Wherever the word "timing" appears in a line of the data, that line should be copied.

Dataset Start Marker

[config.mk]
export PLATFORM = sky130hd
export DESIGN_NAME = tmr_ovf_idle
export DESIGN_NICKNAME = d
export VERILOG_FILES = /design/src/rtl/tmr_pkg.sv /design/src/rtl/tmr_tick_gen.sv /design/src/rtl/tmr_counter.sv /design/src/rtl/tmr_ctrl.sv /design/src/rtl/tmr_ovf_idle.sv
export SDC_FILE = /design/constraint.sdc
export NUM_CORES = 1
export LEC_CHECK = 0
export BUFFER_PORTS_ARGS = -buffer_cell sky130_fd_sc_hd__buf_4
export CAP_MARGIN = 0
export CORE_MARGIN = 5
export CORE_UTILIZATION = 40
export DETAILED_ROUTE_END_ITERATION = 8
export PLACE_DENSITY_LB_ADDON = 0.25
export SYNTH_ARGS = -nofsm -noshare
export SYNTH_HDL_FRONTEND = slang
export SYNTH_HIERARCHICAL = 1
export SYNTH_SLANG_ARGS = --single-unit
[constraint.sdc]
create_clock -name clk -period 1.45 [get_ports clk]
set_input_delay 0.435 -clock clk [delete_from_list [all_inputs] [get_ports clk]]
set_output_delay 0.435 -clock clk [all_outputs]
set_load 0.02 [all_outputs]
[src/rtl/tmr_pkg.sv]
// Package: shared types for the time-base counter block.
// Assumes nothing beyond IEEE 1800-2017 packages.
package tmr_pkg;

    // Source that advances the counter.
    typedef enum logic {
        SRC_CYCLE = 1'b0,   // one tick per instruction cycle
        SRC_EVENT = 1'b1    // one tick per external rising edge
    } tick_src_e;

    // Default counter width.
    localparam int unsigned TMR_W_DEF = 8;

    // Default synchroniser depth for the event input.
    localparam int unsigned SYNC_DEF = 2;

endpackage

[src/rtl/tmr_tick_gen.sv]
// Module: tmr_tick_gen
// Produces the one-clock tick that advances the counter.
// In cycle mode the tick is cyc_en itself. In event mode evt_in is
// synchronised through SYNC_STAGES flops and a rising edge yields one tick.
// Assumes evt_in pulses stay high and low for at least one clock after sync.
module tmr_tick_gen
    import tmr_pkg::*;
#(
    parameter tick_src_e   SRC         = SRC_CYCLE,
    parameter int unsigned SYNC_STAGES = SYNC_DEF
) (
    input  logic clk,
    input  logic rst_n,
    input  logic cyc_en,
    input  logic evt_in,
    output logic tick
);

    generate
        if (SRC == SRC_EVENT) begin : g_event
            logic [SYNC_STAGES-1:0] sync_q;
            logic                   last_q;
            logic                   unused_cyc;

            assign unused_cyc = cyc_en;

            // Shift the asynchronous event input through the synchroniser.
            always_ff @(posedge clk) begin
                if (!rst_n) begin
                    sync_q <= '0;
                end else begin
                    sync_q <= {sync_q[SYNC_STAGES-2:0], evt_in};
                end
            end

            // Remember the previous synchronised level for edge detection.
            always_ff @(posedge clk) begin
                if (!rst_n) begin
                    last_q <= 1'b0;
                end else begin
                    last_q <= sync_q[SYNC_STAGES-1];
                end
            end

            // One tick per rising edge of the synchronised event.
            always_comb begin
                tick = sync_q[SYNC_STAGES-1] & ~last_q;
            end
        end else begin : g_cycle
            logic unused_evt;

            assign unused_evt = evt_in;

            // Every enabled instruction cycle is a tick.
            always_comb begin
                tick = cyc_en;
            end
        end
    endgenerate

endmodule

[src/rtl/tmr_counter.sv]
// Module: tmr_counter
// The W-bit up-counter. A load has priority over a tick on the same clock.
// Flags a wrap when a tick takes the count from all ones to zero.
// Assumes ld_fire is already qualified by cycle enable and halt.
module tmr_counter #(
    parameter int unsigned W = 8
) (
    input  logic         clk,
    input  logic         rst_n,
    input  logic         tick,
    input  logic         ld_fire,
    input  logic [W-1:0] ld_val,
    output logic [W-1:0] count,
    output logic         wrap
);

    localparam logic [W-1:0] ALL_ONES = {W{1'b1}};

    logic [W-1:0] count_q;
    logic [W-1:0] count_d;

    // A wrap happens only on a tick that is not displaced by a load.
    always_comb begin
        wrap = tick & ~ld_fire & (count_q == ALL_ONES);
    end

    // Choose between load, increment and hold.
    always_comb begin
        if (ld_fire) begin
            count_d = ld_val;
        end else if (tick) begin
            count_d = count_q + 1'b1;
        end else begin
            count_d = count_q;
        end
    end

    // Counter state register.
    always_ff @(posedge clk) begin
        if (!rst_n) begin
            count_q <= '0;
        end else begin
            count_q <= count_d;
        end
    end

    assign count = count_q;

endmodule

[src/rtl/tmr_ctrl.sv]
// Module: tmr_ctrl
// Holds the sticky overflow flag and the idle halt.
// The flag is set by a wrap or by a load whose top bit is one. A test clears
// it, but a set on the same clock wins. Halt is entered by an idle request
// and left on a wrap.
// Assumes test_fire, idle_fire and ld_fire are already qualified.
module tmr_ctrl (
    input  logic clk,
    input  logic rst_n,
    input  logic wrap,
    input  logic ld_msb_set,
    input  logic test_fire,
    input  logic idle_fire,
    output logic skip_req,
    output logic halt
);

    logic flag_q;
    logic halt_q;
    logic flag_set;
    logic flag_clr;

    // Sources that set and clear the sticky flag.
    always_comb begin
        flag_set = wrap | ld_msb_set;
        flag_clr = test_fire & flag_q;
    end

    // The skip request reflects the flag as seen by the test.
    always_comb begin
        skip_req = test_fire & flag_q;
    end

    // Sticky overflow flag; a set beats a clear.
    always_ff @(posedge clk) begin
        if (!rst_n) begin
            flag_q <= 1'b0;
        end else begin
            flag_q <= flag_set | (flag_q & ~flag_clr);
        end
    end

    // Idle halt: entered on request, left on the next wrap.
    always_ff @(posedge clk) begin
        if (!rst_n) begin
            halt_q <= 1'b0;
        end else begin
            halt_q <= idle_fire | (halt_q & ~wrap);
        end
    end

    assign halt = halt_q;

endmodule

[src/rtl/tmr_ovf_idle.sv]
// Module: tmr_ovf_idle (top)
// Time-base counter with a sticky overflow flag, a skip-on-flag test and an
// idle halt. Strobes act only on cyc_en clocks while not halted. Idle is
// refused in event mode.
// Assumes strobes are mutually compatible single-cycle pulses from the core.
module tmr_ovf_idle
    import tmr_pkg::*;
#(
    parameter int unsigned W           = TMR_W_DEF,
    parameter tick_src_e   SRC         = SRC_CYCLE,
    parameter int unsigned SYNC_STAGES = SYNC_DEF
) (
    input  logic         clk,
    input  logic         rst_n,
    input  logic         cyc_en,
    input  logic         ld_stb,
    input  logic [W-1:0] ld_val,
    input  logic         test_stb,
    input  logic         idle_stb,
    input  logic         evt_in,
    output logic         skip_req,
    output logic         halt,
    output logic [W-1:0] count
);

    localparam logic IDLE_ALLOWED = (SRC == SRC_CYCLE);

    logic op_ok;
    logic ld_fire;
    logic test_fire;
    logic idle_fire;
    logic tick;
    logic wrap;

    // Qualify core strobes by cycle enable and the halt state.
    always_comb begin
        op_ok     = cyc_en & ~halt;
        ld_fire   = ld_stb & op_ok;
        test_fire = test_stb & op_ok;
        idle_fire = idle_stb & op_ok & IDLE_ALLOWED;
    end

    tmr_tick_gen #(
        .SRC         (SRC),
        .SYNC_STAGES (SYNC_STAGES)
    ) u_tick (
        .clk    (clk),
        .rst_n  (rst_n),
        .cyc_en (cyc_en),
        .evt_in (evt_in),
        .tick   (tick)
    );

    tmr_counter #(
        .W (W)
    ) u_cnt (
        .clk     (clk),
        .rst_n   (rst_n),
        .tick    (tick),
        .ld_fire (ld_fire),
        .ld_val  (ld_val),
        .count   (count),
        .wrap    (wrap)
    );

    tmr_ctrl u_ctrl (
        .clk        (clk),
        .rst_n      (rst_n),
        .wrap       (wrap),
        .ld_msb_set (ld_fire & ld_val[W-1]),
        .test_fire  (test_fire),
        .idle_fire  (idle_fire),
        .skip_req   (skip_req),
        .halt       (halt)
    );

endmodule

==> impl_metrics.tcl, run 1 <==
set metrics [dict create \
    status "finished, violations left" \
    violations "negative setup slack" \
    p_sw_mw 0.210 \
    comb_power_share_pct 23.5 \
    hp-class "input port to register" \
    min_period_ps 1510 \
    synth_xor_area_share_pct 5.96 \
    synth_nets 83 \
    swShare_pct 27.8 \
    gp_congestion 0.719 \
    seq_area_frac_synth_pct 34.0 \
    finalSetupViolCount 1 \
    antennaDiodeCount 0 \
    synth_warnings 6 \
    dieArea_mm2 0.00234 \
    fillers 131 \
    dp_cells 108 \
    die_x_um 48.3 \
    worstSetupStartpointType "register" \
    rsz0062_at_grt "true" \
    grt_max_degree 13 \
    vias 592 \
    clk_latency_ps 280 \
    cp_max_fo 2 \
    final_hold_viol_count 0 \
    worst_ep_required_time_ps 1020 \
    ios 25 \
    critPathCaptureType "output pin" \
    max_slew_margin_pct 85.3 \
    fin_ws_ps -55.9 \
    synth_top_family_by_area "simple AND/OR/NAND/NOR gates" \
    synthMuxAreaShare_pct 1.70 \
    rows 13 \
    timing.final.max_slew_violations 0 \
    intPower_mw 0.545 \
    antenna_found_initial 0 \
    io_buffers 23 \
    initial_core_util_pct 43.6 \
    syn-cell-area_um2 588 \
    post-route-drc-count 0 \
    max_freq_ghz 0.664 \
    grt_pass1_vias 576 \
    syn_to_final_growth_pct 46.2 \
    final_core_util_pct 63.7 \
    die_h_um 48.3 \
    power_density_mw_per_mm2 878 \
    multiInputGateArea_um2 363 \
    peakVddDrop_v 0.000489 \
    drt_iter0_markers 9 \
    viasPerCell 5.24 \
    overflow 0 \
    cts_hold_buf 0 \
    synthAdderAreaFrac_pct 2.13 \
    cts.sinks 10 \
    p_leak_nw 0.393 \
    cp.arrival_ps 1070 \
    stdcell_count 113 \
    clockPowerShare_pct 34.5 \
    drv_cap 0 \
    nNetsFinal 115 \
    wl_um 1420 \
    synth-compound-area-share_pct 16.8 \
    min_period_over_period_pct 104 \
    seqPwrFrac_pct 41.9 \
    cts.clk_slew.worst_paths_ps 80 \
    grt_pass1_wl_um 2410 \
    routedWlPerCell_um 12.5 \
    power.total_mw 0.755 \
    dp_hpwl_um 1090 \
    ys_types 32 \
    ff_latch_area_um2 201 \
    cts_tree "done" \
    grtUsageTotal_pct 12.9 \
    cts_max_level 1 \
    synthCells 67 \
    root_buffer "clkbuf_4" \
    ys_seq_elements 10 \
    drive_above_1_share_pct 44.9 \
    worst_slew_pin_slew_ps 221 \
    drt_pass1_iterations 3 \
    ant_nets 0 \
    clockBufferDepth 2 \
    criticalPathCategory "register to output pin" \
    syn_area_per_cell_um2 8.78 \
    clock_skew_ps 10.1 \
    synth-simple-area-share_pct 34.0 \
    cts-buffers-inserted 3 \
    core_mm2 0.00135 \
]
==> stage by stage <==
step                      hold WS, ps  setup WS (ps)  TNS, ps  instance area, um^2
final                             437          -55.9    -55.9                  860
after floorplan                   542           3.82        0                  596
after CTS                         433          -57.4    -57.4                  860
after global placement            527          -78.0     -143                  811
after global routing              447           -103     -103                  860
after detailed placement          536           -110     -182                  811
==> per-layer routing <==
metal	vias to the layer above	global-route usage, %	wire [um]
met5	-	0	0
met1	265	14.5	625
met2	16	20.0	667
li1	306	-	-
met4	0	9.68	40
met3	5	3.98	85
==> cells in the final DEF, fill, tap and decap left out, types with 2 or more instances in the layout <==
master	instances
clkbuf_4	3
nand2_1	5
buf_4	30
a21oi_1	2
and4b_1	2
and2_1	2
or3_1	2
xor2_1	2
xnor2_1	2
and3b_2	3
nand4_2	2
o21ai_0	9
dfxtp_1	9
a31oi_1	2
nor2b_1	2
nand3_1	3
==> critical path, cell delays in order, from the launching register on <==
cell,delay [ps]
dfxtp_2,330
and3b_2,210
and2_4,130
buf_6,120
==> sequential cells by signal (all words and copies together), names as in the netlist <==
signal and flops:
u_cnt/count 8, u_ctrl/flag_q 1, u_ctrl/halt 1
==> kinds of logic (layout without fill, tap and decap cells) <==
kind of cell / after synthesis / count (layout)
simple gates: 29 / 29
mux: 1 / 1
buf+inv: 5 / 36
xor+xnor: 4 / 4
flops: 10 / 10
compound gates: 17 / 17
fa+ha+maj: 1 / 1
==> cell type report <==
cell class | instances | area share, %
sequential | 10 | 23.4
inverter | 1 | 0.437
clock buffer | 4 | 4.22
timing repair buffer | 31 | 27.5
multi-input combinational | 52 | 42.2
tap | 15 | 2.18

Dataset End Marker

→ Response below:
    timing.final.max_slew_violations 0 \
timing repair buffer | 31 | 27.5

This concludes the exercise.